* Activity *
Scan the entries below for the string "write" and copy every line where it turns up.

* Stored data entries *
## src/rtl/rv_arch_state_if.sv

```systemverilog
// Operand, write-back and PC bundle between the core datapath
// and the architectural state unit.
interface rv_arch_state_if #(
  parameter int ADDR_WIDTH = 5,
  parameter int DATA_WIDTH = 32
);
  logic [ADDR_WIDTH-1:0] rs1addr;
  logic [ADDR_WIDTH-1:0] rs2addr;
  logic [DATA_WIDTH-1:0] rs1data;
  logic [DATA_WIDTH-1:0] rs2data;
  logic [ADDR_WIDTH-1:0] waddr;
  logic                  wen;
  logic [2:0]            wb_key;
  logic [DATA_WIDTH-1:0] alu_res;
  logic [DATA_WIDTH-1:0] mem_rdata;
  logic [DATA_WIDTH-1:0] imm;
  logic [DATA_WIDTH-1:0] wdata;
  logic [DATA_WIDTH-1:0] dnpc;
  logic                  pc_wen;
  logic [DATA_WIDTH-1:0] pc;
  logic [DATA_WIDTH-1:0] snpc;

  modport master (
    output rs1addr, rs2addr, waddr, wen, wb_key,
    output alu_res, mem_rdata, imm, dnpc, pc_wen,
    input  rs1data, rs2data, wdata, pc, snpc
  );

  modport slave (
    input  rs1addr, rs2addr, waddr, wen, wb_key,
    input  alu_res, mem_rdata, imm, dnpc, pc_wen,
    output rs1data, rs2data, wdata, pc, snpc
  );
endinterface

```

## src/rtl/rv_arch_state_unit.sv

```systemverilog
// Register file, PC register and write-back selector
// of the single-cycle core.
module rv_arch_state_unit #(
  parameter int                    ADDR_WIDTH = 5,
  parameter int                    DATA_WIDTH = 32,
  parameter logic [DATA_WIDTH-1:0] PC_RESET   = 32'h8000_0000
) (
  input logic             clk,
  input logic             rst,
  rv_arch_state_if.slave  bus
);
  localparam int NREG = 2 ** ADDR_WIDTH;

  logic [DATA_WIDTH-1:0] rf_q [NREG];
  logic [DATA_WIDTH-1:0] rf_d [NREG];
  logic [DATA_WIDTH-1:0] pc_q;
  logic [DATA_WIDTH-1:0] pc_d;
  logic [DATA_WIDTH-1:0] snpc;
  logic [DATA_WIDTH-1:0] wdata;

  assign snpc = pc_q + DATA_WIDTH'(4);

  always_comb begin
    wdata = '0;
    unique case (1'b1)
      (bus.wb_key == 3'b001): wdata = bus.alu_res;
      (bus.wb_key == 3'b010): wdata = bus.mem_rdata;
      (bus.wb_key == 3'b011): wdata = snpc;
      (bus.wb_key == 3'b100): wdata = bus.imm;
      default:                wdata = '0;
    endcase
  end

  always_comb begin
    rf_d = rf_q;
    if (bus.wen && bus.waddr != '0) begin
      rf_d[bus.waddr] = wdata;
    end
    rf_d[0] = '0;
    pc_d = bus.pc_wen ? bus.dnpc : pc_q;
  end

  always_ff @(posedge clk or negedge rst) begin
    if (!rst) begin
      for (int i = 0; i < NREG; i++) begin
        rf_q[i] <= '0;
      end
      pc_q <= PC_RESET;
    end else begin
      rf_q <= rf_d;
      pc_q <= pc_d;
    end
  end

  // x0 is gated at the read port as well as never written.
  assign bus.rs1data = (bus.rs1addr == '0) ? '0 : rf_q[bus.rs1addr];
  assign bus.rs2data = (bus.rs2addr == '0) ? '0 : rf_q[bus.rs2addr];
  assign bus.wdata   = wdata;
  assign bus.pc      = pc_q;
  assign bus.snpc    = snpc;
endmodule

```

## src/flat_wrapper.sv

```systemverilog
// flat-port wrapper written by rule: the top's interface ports become plain ports
module rv_arch_state_unit_flat 
#(
  parameter int                    ADDR_WIDTH = 5,
  parameter int                    DATA_WIDTH = 32,
  parameter logic [DATA_WIDTH-1:0] PC_RESET   = 32'h8000_0000
)
  (clk, rst, bus_rs1addr, bus_rs2addr, bus_waddr, bus_wen, bus_wb_key, bus_alu_res, bus_mem_rdata, bus_imm, bus_dnpc, bus_pc_wen, bus_rs1data, bus_rs2data, bus_wdata, bus_pc, bus_snpc);
  rv_arch_state_if #(.ADDR_WIDTH(ADDR_WIDTH), .DATA_WIDTH(DATA_WIDTH)) bus_i ();
  input logic clk;
  input logic rst;
  input wire logic [$bits(bus_i.rs1addr)-1:0] bus_rs1addr;
  input wire logic [$bits(bus_i.rs2addr)-1:0] bus_rs2addr;
  input wire logic [$bits(bus_i.waddr)-1:0] bus_waddr;
  input wire logic [$bits(bus_i.wen)-1:0] bus_wen;
  input wire logic [$bits(bus_i.wb_key)-1:0] bus_wb_key;
  input wire logic [$bits(bus_i.alu_res)-1:0] bus_alu_res;
  input wire logic [$bits(bus_i.mem_rdata)-1:0] bus_mem_rdata;
  input wire logic [$bits(bus_i.imm)-1:0] bus_imm;
  input wire logic [$bits(bus_i.dnpc)-1:0] bus_dnpc;
  input wire logic [$bits(bus_i.pc_wen)-1:0] bus_pc_wen;
  output wire logic [$bits(bus_i.rs1data)-1:0] bus_rs1data;
  output wire logic [$bits(bus_i.rs2data)-1:0] bus_rs2data;
  output wire logic [$bits(bus_i.wdata)-1:0] bus_wdata;
  output wire logic [$bits(bus_i.pc)-1:0] bus_pc;
  output wire logic [$bits(bus_i.snpc)-1:0] bus_snpc;
  assign bus_i.rs1addr = bus_rs1addr;
  assign bus_i.rs2addr = bus_rs2addr;
  assign bus_i.waddr = bus_waddr;
  assign bus_i.wen = bus_wen;
  assign bus_i.wb_key = bus_wb_key;
  assign bus_i.alu_res = bus_alu_res;
  assign bus_i.mem_rdata = bus_mem_rdata;
  assign bus_i.imm = bus_imm;
  assign bus_i.dnpc = bus_dnpc;
  assign bus_i.pc_wen = bus_pc_wen;
  assign bus_rs1data = bus_i.rs1data;
  assign bus_rs2data = bus_i.rs2data;
  assign bus_wdata = bus_i.wdata;
  assign bus_pc = bus_i.pc;
  assign bus_snpc = bus_i.snpc;
  rv_arch_state_unit #(.ADDR_WIDTH(ADDR_WIDTH), .DATA_WIDTH(DATA_WIDTH), .PC_RESET(PC_RESET)) u_core (.clk(clk), .rst(rst), .bus(bus_i));
endmodule
```

## config.mk

```make
export PLATFORM = sky130hd
export DESIGN_NAME = rv_arch_state_unit_flat
export DESIGN_NICKNAME = d
export VERILOG_FILES = /design/src/rtl/rv_arch_state_if.sv /design/src/rtl/rv_arch_state_unit.sv /design/src/flat_wrapper.sv
export SDC_FILE = /design/constraint.sdc
export NUM_CORES = 2
export LEC_CHECK = 0
export CORE_MARGIN = 10
export CORE_UTILIZATION = 50
export DETAILED_ROUTE_END_ITERATION = 8
export DONT_BUFFER_PORTS = 1
export PLACE_DENSITY = 0.68
export SYNTH_ARGS = -nofsm -noshare
export SYNTH_HDL_FRONTEND = slang
export SYNTH_SLANG_ARGS = --single-unit
```

## constraint.sdc

```tcl
create_clock -name clk -period 3.2 [get_ports clk]
set_clock_uncertainty 0.05 [all_clocks]
set_input_delay 0.16 -clock clk [delete_from_list [all_inputs] [get_ports clk]]
set_output_delay 0.16 -clock clk [all_outputs]
set_load 0.02 [all_outputs]
```

==> results.yml <==
grt:
  grt_overflow: 0
  grt_pass1_vias: 40800
  grt_max_degree: 1025
  antenna_found_initial: 5
  grt_pass1_wl_microns: 267000
  grt_use_total_pct: 29.0
logic_synthesis:
  ys_types: 44
  async_flop_share_pct: 100
  synthFlopType: "dfrtp_1"
  yosysTopAreaCell: "dfrtp_1"
  synth_nets: 4814
  synth.avg_cell_area_sq_um: 11.6
  syn_inst: 4663
  ys_warn_count: 0
  synth-edff-count: 0
  ys_seq_area_share_pct: 47.2
  synth_area_leaders: "dfrtp_1 47%, mux4_2 24%, nor2_1 7.1%, a31oi_1 6.1%, a21oi_1 4.2%"
  syn_area_sq_um: 54300
  synth_seq_cells: 1024
  synth_top_area_share_pct: 47.1
floorplanning:
  die_width_microns: 350
  fp.dieH_microns: 350
  rows: 120
  io_pins: 310
  dieArea_sq_um: 122000
  start_util_pct: 50.5
  coreArea_sq_um: 108000
critical_path:
  critical_path_buf_inv_count: 1
  cp_data_required_time_ps: 2990
  crit_arrival_ps: 2940
  crit_family: "simple AND/OR/NAND/NOR gates"
  slowest_delay_ps: 470
  critical_path_class: "reg -> out"
  cp-start-kind: "flip-flop"
  critPathMaxFanout: 10
  crit_path_cell_trace: "ha_2 > nand4_2 > or3_4 > buf_4 > o31a_1 > o21ai_2 > nand2_2"
  end_kind: "output port"
  slowest_stage: "or3_4"
power:
  ir_worst_vdd_mv: 0.571
  power_mw: 42.1
  leakage_nw: 24.5
  powerDensity_nw_per_um2: 685
timing:
  hold_viol_final: 175
  fmax_mhz: 317
  slew_violations: 0
  setup_ws_ps: 48.0
  min_period_ps: 3150
  worst_pin_slew_ps: 1380
  rsz0062_at_grt: "yes"
  setup_viol: 0
  whs_ps: -543
  slew_headroom_pct: 7.90
  period_share_pct: 98.5
cells_and_area:
  area.growth.synth_to_final_pct: 13.0
  final_cells: 6038
  postLayoutCoreUtil_pct: 57.1
  final_common_cell: "dfrtp_1"
  drive_above_1_share_pct: 26.5
  most-common-layout-cells: "1,017 x dfrtp_1, 996 x nor2_1, 576 x mux4_2"
  fill_cells: 8707
  nNetsFinal: 4692
route:
  drt-initial-drc-count: 5267
  wl_met1_microns: 69100
  routedWlPerCell_microns: 30.0
  drt_pass1_iterations: 8
  drcViolationCount: 0
  wirelength_microns: 181000
  via_per_inst: 6.86
  route.met2.wl_microns: 84700
  routed.top_layer: "met5"
  ant_nets: 0
  vias: 41400
  wl_met3_microns: 19800
place:
  hpwlAfterDp_microns: 102000
  pre_cts_slack_ps: 341
  finalWeightedCongestion: 0.856
  dp_cells: 5707
  port_buffers: 0
clock_tree:
  cts-buffers-inserted: 108
  cts.sinks: 1024
  cts_tree: "done"
  htreeDepth: 3
  postCtsHoldBufs: 117
  clock_latency_ps: 700
  cts_root_buffer: "clkbuf_16"
  clockBufferDepth: 3
  clk_pin_slew_ps: 60
status:
  run_status: "finished, violations left"
  violations: "hold timing"
worst_hold_path:
  hold_path.class: "in -> async"
run:
  cap_violations: 0
-- worst reg2reg max path, stage by stage, from the launching register on --
cell           delay, ps
dfrtp_1              420
buf_4                200
xor2_1               190
mux2i_1              150
a2bb2oi_1            290
a2bb2oi_4            570
dlygate4sd3_1       1000
o21ai_0              170
-- cell type report --
cell class | count | area (sq um) | area share (%)
multi-input cells | 3090 | 27200 | 44.4
clock buffers | 167 | 3240 | 5.27
repair buffers | 293 | 2960 | 4.82
well taps | 1403 | 1760 | 2.86
diodes | 3 | 7.51 | 0.0122
clock inverters | 34 | 439 | 0.716
inverters | 24 | 97.6 | 0.159
flip-flops and latches | 1024 | 25600 | 41.8
-- timing repair --
| action | CTS | global route |
|---|---|---|
| cloned | 1 | 1 |
| resized for setup | 15 | 25 |
| pin swaps | 4 | 1 |
| buffers inserted | 2 | 1 |
| endpoints found under the setup margin | 16 | 17 |
| hold endpoints to repair | 1876 | 174 |
-- sequential cells by signal, indices dropped and copies added, names as in the netlist --
signal and flops:
u_core.bus.pc 32, u_core.rf_q 992
-- Yosys cell counts (2+ instances only) --
master	n
and4_1	6
or4_1	2
inv_1	24
or2_2	19
o21ai_1	12
mux2_2	156
a31oi_1	531
nor3_1	5
a21oi_1	456
buf_6	7
dfrtp_1	1023
clkbuf_1	394
a221oi_1	10
o21ai_2	5
a22oi_1	31
nor4_2	6
o31a_1	11
nand2_1	70
a22o_1	63
nand2b_1	2
xor2_1	5
buf_1	34
and3_1	2
nor4_1	8
nand3_1	14
buf_4	5
buf_2	84
nor2b_1	7
xnor2_1	6
mux4_2	576
o21ai_0	39
a2bb2oi_1	3
nand4_1	9
nor2_1	1028
-- power breakdown --
part           switching, mW  total [mW]  internal [mW]
clock network           5.50        13.1           7.60
registers               2.46        18.5           16.1
logic                   4.60        10.4           5.79
-- through the flow --
stage	hold WS (ps)	instance area, sq um	setup TNS [ps]
2_1_floorplan	-186	54300	0
3_3_place_gp	-110	56100	0
3_5_place_dp	-116	56100	0
4_1_cts	-858	61100	0
5_1_grt	-462	61400	-95.8
6_report	-543	61400	0
-- path summary, 6_finish.rpt --
check | start | endpoint | slack, ps | depth (start not counted)
min in group clk | bus_wb_key[0] | u_core.rf_q[961] | 30 | 4
worst min-delay path | rst | u_core.rf_q[147] | -540 | 1
worst max-delay path | u_core.bus.pc[2] | bus_wdata[24] | 50 | 7
worst min register to register | u_core.rf_q[897] | u_core.rf_q[897] | 450 | 2
max in group asynchronous | rst | u_core.rf_q[547] | 940 | 3
worst max register to register | u_core.bus.pc[4] | u_core.rf_q[484] | 60 | 7
-- layer usage --
layer / GRT usage [%] / vias up
li1: - / 17300
met1: 39.4 / 21400
met2: 45.4 / 2340
met3: 6.82 / 382
met4: 11.0 / 2
met5: 0 / -
-- logic make-up (layout without fill, tap and decap cells) --
group	after synthesis	count (layout)	synth area share, %
other	0	3	0
flip-flops	1024	1024	47.2
multiplexers	733	733	27.1
AND/OR/NAND/NOR	1183	1183	8.65
AO/OA/AOI/OAI	1162	1162	12.7
adder cells (fa/ha/maj)	1	1	0.0230
XOR/XNOR	11	11	0.177
buffers and inverters	549	518	4.12
Power figures use the tool's default switching activity.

* Response below *
// Operand, write-back and PC bundle between the core datapath
// Register file, PC register and write-back selector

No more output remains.